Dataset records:
□ □ □ □ □ □ □

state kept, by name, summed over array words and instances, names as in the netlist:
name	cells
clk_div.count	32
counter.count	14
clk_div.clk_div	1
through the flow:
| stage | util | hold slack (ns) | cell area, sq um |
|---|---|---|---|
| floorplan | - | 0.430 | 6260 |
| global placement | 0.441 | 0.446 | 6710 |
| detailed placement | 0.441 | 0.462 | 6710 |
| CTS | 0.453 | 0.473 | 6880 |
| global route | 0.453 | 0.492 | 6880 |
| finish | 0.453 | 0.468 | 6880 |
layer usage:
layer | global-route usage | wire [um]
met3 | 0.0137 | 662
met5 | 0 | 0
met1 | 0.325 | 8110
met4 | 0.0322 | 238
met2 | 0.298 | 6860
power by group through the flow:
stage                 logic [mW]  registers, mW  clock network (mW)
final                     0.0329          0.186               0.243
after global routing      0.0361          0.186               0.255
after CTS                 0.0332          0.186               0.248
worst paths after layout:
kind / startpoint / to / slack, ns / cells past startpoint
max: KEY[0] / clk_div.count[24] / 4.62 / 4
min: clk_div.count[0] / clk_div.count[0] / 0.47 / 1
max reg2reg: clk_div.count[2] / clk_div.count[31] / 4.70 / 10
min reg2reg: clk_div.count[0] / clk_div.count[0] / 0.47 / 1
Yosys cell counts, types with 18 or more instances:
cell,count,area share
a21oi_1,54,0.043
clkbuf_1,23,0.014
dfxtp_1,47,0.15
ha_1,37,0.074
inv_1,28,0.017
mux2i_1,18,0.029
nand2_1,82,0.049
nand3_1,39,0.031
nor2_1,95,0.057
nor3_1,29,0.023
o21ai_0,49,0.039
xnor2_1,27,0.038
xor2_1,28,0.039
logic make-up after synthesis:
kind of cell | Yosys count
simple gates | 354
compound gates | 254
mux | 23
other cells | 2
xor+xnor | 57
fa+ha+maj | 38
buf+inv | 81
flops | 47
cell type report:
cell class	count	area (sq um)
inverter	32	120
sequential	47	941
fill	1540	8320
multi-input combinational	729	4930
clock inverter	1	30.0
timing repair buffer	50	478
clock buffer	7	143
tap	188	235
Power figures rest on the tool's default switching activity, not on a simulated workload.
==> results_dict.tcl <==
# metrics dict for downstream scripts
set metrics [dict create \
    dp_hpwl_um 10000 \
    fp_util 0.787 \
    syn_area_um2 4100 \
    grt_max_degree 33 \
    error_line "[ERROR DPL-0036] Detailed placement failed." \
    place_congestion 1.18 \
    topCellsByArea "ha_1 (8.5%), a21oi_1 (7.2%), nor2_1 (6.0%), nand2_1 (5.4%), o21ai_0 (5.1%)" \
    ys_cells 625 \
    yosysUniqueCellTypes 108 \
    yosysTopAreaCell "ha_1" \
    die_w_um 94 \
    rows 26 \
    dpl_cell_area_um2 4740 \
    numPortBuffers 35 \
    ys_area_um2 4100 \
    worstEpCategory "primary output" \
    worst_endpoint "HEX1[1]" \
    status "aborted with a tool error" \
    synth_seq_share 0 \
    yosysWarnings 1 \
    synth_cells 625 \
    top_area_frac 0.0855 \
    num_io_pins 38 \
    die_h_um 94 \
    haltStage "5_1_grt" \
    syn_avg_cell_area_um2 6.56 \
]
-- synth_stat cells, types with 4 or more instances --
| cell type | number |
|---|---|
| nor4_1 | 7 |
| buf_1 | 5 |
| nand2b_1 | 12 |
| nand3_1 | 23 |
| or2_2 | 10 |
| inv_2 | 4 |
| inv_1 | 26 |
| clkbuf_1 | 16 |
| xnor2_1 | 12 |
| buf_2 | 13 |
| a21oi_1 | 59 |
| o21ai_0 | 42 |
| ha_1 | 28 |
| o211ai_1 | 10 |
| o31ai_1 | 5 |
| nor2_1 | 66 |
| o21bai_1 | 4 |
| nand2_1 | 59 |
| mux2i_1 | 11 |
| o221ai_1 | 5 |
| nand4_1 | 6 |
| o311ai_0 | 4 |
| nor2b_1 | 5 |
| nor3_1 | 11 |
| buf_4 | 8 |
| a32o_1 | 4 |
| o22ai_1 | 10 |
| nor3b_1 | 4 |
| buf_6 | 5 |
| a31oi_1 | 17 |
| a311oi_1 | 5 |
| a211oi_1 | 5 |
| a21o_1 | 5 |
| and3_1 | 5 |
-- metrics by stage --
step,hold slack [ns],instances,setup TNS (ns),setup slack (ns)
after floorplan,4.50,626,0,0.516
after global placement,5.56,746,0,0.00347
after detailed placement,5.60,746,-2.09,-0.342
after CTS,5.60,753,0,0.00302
`./run.sh`:
```
#!/bin/bash
# OpenROAD 26Q1-2900-gdf79404cd8, Yosys 0.63+post, stock flow scripts
make -C /OpenROAD-flow-scripts/flow DESIGN_CONFIG=/design/flow/config.mk WORK_HOME=/design/flow/orfs finish
```
`./config.mk`:
```
export PLATFORM = sky130hd
export DESIGN_NAME = memreg
export DESIGN_NICKNAME = memreg
export VERILOG_FILES = /design/flow/design.v
export SDC_FILE = /design/flow/constraint.sdc
export NUM_CORES = 4
export LEC_CHECK = 1
export CORE_UTILIZATION = 40
```
`./constraint.sdc`:
```
current_design memreg

set clk_period 2.0
set clk_io_pct 0.2

create_clock -name clk0 -period $clk_period [get_ports {clk}]

set non_clock_inputs [all_inputs -no_clocks]
set_input_delay [expr $clk_period * $clk_io_pct] -clock clk0 $non_clock_inputs
set_output_delay [expr $clk_period * $clk_io_pct] -clock clk0 [all_outputs]
```
`./design.v`:
```
`timescale 1ns / 1ps
module basicregister #(parameter WORDSIZE=32)(
    input clk,
    input we,
    input rst,   
    input [WORDSIZE-1:0] idata,
    output reg [WORDSIZE-1:0] reg1
    );
    always@(posedge clk) begin
        if(rst)
            reg1 <='b0;  
        else if(we)
            reg1<=idata; 
        else
            reg1<=reg1;
    end
endmodule 
module memreg #(parameter WORDSIZE=32, parameter REGS=32)(
            input clk,  
            input rst,  
            input we,  
            input [4:0]addr1,  
            input [4:0]addr2,  
            input [4:0]saddr,  
            input [WORDSIZE-1:0] wdata,  
            output reg [WORDSIZE-1:0] reg1,  
            output reg [WORDSIZE-1:0] reg2   
    );
    wire [WORDSIZE-1:0] outs[REGS-1:0];
    wire web[REGS-1:0];
    generate
        genvar i;
        for (i=0; i<REGS; i=i+1) begin : regcr
        assign web[i]= we & (&(wdata ^ i));
        basicregister i_reg(
       .clk(clk),
       .rst(rst),
       .we(web[i]),
       .idata(wdata),
       .reg1(outs[i])
         );
        end
        always @(*) begin: naddr1
         if (addr1 == i)
            reg1 = outs[i];
         if(addr2==i)
            reg2 = outs[i];
          end
    endgenerate
endmodule
```
==> results.txt <==
Implementation status.

- The flow ran to the end, and the final reports show no timing, DRC or antenna violations.
- Routing resource usage on met2 recorded by global route was 26.3%.
- The area of the core is 0.00564 mm².
- After synthesis, the cell types taking the most area are sky130_fd_sc_hd__dlxtn_1 (40%), sky130_fd_sc_hd__dfxtp_1 (27%), sky130_fd_sc_hd__o32ai_2 (20%).
- Global routing used 26.9% of the available met1 tracks.
- The final-layout fill cell count is 459.
- The number of buffers added to fix hold violations after cts is 0.
- The arrival time of data at the critical path endpoint is 2.02 ns.
- Per the GRT log, the top usage layer is met1.
- The diode insertion count for antenna repair is 0.
- The count of cells along the worst hold path is 2.
- After detailed routing, the number of remaining DRC violations is 0.
- Across the VDD grid, the largest voltage drop is 0.000224 V.
- Along the worst path, the maximum fanout reaches 16.
- The flop and latch count out of synthesis is 96.
- The chip occupies 0.00631 mm².
- In the synthesis report, Yosys lists the chip area as 0.00240 mm².
- The worst-path cell with the longest stage delay is sky130_fd_sc_hd__or4_4.
- OpenROAD reports that the post-layout worst path occupies 91.4% of the period.
- The highest cell delay on the worst timing path is 0.60 ns.
- The synthesized netlist occupies a cell area of 0.00240 mm².
- The critical path is of the in -> reg type.
- Along the critical path, the tally of buffer and inverter instances is 2.
- The multi-input combinational cells in the finished layout cover a total of 604 µm².
- For this run, global-route usage on met3 was measured as 3.60%.
- The count of antenna-violating nets left after detailed routing is 0.
- By count the netlist is led by sky130_fd_sc_hd__dlxtn_1 (64), sky130_fd_sc_hd__dfxtp_1 (32), sky130_fd_sc_hd__inv_1 (32).
- Counting every instance in the synthesized netlist gives 188.
- The normalized max-slew margin is 66.1%.
- The class of the worst hold path is reg -> reg.
- The worst setup path is launched from an input pin.
- Setup repair after global routing left no endpoint under its margin.
- The final hold violation count recorded for this run is 0.
- The count of unclocked register or latch pins is 64.
- TritonCTS created 5 clock buffers.
- In the final routed layout, each cell accounts on average for 13.8 µm.
- The cell count in the Yosys report is 188.
- Per the final layout report, the fraction of cells sized above drive strength 1 comes to 16.6%.
- The leakage power in the latest report is 0.00133 µW.
- The startpoint of the worst-slack reg-to-reg timing path is regcr[0].i_reg.reg1[3].
- The first global-routing pass estimated 8170 µm of wire.
- The number of unconstrained endpoints is 128.
- The top cell family by delay on the critical path is simple AND/OR/NAND/NOR gates.
- Walking the worst path, the cells encountered are clkdlybuf4s50_1 -> nand4b_1 -> or4_4 -> clkbuf_16 -> o32ai_2.
- The number of placement rows is 27.
- The total wirelength of the detailed-routed design is 5070 µm.
- By instance count, the leading cell after synthesis is sky130_fd_sc_hd__dlxtn_1.
- The area taken by flip-flops and latches is 0.00160 mm².
- The synthesized design contains 0 enable-type register cells.
- The iteration count recorded for the first detailed-route pass is 4.
- For the final database, setup skew stands at 0 ns.
- The global placer's final weighted congestion is 0.700.
- At the pin with the least slew margin, the transition time is 0.509 ns.
- The synthesized area divided by synthesized cell count is 12.8 µm².
- The max-cap check violation count is 0.
- The worst-case reg-to-reg setup slack stands at 1.41 ns.
- The number of global-route vias before repair is 1604.
- The floorplan core density is 42.5%.
- The start point of the worst min-delay path is regcr[0].i_reg.reg1[31].
- The kind of capture point of the worst setup path is a register.
- In this run, distinct cell masters in the synthesized netlist total 16.
- Total power normalized to cell area comes to 373 mW/mm².
- The data required time reported for the critical path is 2.19 ns.
- TritonCTS built the clock tree.
- Per the CTS log, the maximum H-tree level is 2.
- Entering global routing, the biggest net connects 33 pins.
- The yosys warning tally is 3.
- The count of final max-slew check failures is 0.
- The average vias per placed instance is 4.72.
- The number of setup violations in the final report is 0.
- The final HPWL from detailed placement is 3320 µm.
- Per the synth stats, the proportion of register bits with asynchronous set or reset is 0%.
- The register clock-pin slew on the reported worst setup and hold paths is 0.07 ns.
- Measured along the x axis, the die boundary spans 79.4 µm.
- The share of synthesized area in the top cell type comes to 40.1%.
- The height of the chip is 79.4 µm.
- The clock period minus final worst setup slack is 1.83 ns.
- Recorded from the global router log, the overflow total was 0.
- The first routing iteration left 59 violations.
- At the later pin of the worst-skew pair, clock insertion delay measures 0.27 ns.
- Total global-route track usage over all layers is 17.1%.
- The number of port buffers is 106.
- The final layout reports a setup TNS of 0 ns.
- In this build the clock could be raised as far as 547 MHz.
- The worst register-to-register path depth is 2.
- The total power after layout is 1380 µW.
- The via count is 1731.
- The destination of the worst register-to-register timing path is regcr[0].i_reg.reg1[3].
- Per the synth stats, the flop cell with the highest instance count is sky130_fd_sc_hd__dlxtn_1.
- According to the I/O placement log, the pin count is 114.
- The maximum number of buffers from clock root to sink is 2.
- The cell taking the most area after synthesis is sky130_fd_sc_hd__dlxtn_1.
- Hold analysis lists the worst path endpoint as regcr[0].i_reg.reg1[31].
- The number of antenna violations at the first check in global routing came to 0.
- The tool warning count for the run is 33.
- From synthesis to final layout, the design area changed by 54.6%.
- Per the CTS log, the root buffer master is sky130_fd_sc_hd__clkbuf_8.
-- report_power, final --
group | total [µW] | internal, µW | leakage [µW] | switching, µW
logic | 123 | 83.0 | 0.000536 | 39.5
registers | 659 | 659 | 0.000741 | 0.000000255
clock network | 600 | 369 | 0.0000552 | 231
-- flip-flops by register name, indices dropped and copies added (netlist names) --
signal / flops
regcr.i_reg.reg1: 32
reg2: 32
reg1: 32
-- cells by family (layout without fill, tap and decap cells) --
family,count (synthesis),count (layout),synth area share [%]
compound gates,32,32,21.1
buf+inv,47,154,8.40
flops,32,32,26.7
latches,64,64,40.1
simple gates,13,13,3.71
-- layer usage --
layer  vias to the layer above  wire, µm
met4                         0        57
li1                        852         -
met5                         -         0
met1                       805      2330
met2                        67      2380
met3                         7       304
-- final cells by class --
class / count / area share [%]
repair buffers: 114 / 31.9
flip-flops and latches: 96 / 43.2
multi-input cells: 45 / 16.3
well taps: 72 / 2.43
inverters: 32 / 3.24
clock buffers: 6 / 1.96
clock inverters: 2 / 0.945
-- timing repair --
action / CTS / global route
resized: 0 / 1
buffers inserted: 0 / 0
endpoints found under the setup margin: 0 / 4
hold endpoints to repair: 0 / 0
-- through the flow --
| step | instances | utilization [%] | hold WS, ns | setup WS, ns | area, µm² |
|---|---|---|---|---|---|
| floorplan | 188 | - | 0.440 | 0.271 | 2400 |
| global placement | 358 | 63.3 | 0.451 | -0.224 | 3570 |
| detailed placement | 358 | 63.3 | 0.462 | -0.231 | 3570 |
| CTS | 366 | 65.2 | 0.474 | 0.0457 | 3680 |
| global route | 367 | 65.7 | 0.491 | 0.112 | 3710 |
| finish | 367 | 65.7 | 0.467 | 0.172 | 3710 |
-- worst max-delay path by stage --
stage	startpoint	cells past startpoint	to
4_1_cts	wdata[31]	5	regcr[0].i_reg.reg1[0]
5_1_grt	wdata[31]	5	regcr[0].i_reg.reg1[31]
6_report	wdata[31]	5	regcr[0].i_reg.reg1[2]
-- cell usage in the layout (no fill, tap or decap) --
cell type                         instances
sky130_fd_sc_hd__and4_1                   1
sky130_fd_sc_hd__buf_12                   4
sky130_fd_sc_hd__buf_2                    1
sky130_fd_sc_hd__buf_4                    3
sky130_fd_sc_hd__bufinv_16                1
sky130_fd_sc_hd__clkbuf_1                 1
sky130_fd_sc_hd__clkbuf_16                1
sky130_fd_sc_hd__clkbuf_8                 5
sky130_fd_sc_hd__clkdlybuf4s50_1        105
sky130_fd_sc_hd__clkinv_2                 1
sky130_fd_sc_hd__dfxtp_1                 32
sky130_fd_sc_hd__dlxtn_1                 64
sky130_fd_sc_hd__inv_1                   32
sky130_fd_sc_hd__nand3_2                  1
sky130_fd_sc_hd__nand4_1                  6
sky130_fd_sc_hd__nand4b_1                 1
sky130_fd_sc_hd__o32ai_1                  2
sky130_fd_sc_hd__o32ai_2                 30
sky130_fd_sc_hd__or3_2                    1
sky130_fd_sc_hd__or4_1                    2
sky130_fd_sc_hd__or4_4                    1
-- worst reg2reg max path, cell delays in order, from the launching register on --
cell and delay (ns):
sky130_fd_sc_hd__dfxtp_1 0.33, sky130_fd_sc_hd__inv_1 0.07, sky130_fd_sc_hd__o32ai_2 0.06
Power figures rest on the tool's default switching activity, not on a simulated workload.
## ./config.mk

```make
export PLATFORM = sky130hd
export DESIGN_NAME = alu
export DESIGN_NICKNAME = alu
export VERILOG_FILES = /design/flow/design.v
export SDC_FILE = /design/flow/constraint.sdc
export NUM_CORES = 4
export LEC_CHECK = 1
export CORE_UTILIZATION = 30
```

## ./constraint.sdc

```tcl
current_design alu

set clk_period 18.4
set clk_io_pct 0.2

create_clock -name clk0 -period $clk_period

set non_clock_inputs [all_inputs -no_clocks]
set_input_delay [expr $clk_period * $clk_io_pct] -clock clk0 $non_clock_inputs
set_output_delay [expr $clk_period * $clk_io_pct] -clock clk0 [all_outputs]
```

□ □ □ □ □ □ □

- _WHAT TO WORK ON_
Whenever a line of the data above includes the word "metrics", copy that line.

- _WRITTEN RESPONSE_
# metrics dict for downstream scripts
set metrics [dict create \
-- metrics by stage --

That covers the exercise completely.